What the exercise asks: After finding the line with "1740 | 32.8 |" in the entries below, retype exactly each line from there through the line with "tag1_q | 3 |", including that final line.

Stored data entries

+++

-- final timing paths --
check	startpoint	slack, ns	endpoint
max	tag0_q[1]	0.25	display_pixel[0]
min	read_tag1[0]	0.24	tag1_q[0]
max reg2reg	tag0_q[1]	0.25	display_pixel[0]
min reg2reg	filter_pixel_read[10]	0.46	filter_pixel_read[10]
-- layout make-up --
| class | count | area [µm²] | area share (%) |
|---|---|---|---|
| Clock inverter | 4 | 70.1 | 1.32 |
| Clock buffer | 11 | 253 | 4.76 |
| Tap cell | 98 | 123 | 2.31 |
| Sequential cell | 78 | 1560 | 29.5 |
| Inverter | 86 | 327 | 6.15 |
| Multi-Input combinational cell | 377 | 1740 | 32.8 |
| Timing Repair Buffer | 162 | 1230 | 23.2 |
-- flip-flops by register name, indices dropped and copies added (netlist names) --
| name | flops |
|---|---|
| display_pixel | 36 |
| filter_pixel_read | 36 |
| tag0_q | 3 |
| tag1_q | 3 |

+++

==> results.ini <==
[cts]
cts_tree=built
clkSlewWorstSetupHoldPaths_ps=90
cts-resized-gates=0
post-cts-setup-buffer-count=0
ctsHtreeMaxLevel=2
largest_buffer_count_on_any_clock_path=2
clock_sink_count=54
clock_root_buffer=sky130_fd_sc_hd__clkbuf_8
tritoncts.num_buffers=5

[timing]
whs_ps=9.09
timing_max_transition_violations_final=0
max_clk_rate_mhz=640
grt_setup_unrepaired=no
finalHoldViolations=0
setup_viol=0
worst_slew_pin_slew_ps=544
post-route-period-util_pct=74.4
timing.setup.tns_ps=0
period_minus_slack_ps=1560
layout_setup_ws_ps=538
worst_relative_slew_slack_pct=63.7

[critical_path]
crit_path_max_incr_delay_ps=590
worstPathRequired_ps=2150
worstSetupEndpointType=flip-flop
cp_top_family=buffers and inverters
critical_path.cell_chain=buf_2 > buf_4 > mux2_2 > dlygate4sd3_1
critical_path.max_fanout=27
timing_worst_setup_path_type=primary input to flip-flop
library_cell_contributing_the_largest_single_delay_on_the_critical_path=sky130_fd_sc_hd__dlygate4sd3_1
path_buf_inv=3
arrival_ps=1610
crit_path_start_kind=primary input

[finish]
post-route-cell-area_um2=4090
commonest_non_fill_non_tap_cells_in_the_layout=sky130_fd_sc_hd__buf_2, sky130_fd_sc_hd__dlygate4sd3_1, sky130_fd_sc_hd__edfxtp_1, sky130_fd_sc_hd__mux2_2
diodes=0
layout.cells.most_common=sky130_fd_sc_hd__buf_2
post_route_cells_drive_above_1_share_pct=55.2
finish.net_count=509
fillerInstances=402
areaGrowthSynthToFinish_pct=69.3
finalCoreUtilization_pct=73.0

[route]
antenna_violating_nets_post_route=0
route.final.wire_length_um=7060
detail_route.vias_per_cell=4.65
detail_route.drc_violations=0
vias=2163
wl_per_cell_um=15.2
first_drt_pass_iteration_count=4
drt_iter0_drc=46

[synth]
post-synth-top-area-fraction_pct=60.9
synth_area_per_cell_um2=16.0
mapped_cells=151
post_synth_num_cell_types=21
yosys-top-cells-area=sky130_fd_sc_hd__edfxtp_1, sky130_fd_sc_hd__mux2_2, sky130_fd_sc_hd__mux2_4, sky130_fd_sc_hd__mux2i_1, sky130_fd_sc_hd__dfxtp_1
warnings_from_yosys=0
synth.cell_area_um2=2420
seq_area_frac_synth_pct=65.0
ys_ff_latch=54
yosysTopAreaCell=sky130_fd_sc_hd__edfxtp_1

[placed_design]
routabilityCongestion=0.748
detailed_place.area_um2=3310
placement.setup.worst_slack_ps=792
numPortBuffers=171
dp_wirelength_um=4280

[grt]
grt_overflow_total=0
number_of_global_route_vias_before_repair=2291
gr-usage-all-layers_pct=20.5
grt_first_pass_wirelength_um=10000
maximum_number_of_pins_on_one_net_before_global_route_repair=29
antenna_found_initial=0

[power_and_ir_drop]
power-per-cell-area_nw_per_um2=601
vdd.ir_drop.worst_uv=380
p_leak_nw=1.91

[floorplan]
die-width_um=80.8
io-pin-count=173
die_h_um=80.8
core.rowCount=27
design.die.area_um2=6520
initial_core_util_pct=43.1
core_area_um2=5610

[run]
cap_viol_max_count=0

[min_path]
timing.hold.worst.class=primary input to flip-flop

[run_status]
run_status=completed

+++

Answer section:
| Multi-Input combinational cell | 377 | 1740 | 32.8 |
| Timing Repair Buffer | 162 | 1230 | 23.2 |
-- flip-flops by register name, indices dropped and copies added (netlist names) --
| name | flops |
|---|---|
| display_pixel | 36 |
| filter_pixel_read | 36 |
| tag0_q | 3 |
| tag1_q | 3 |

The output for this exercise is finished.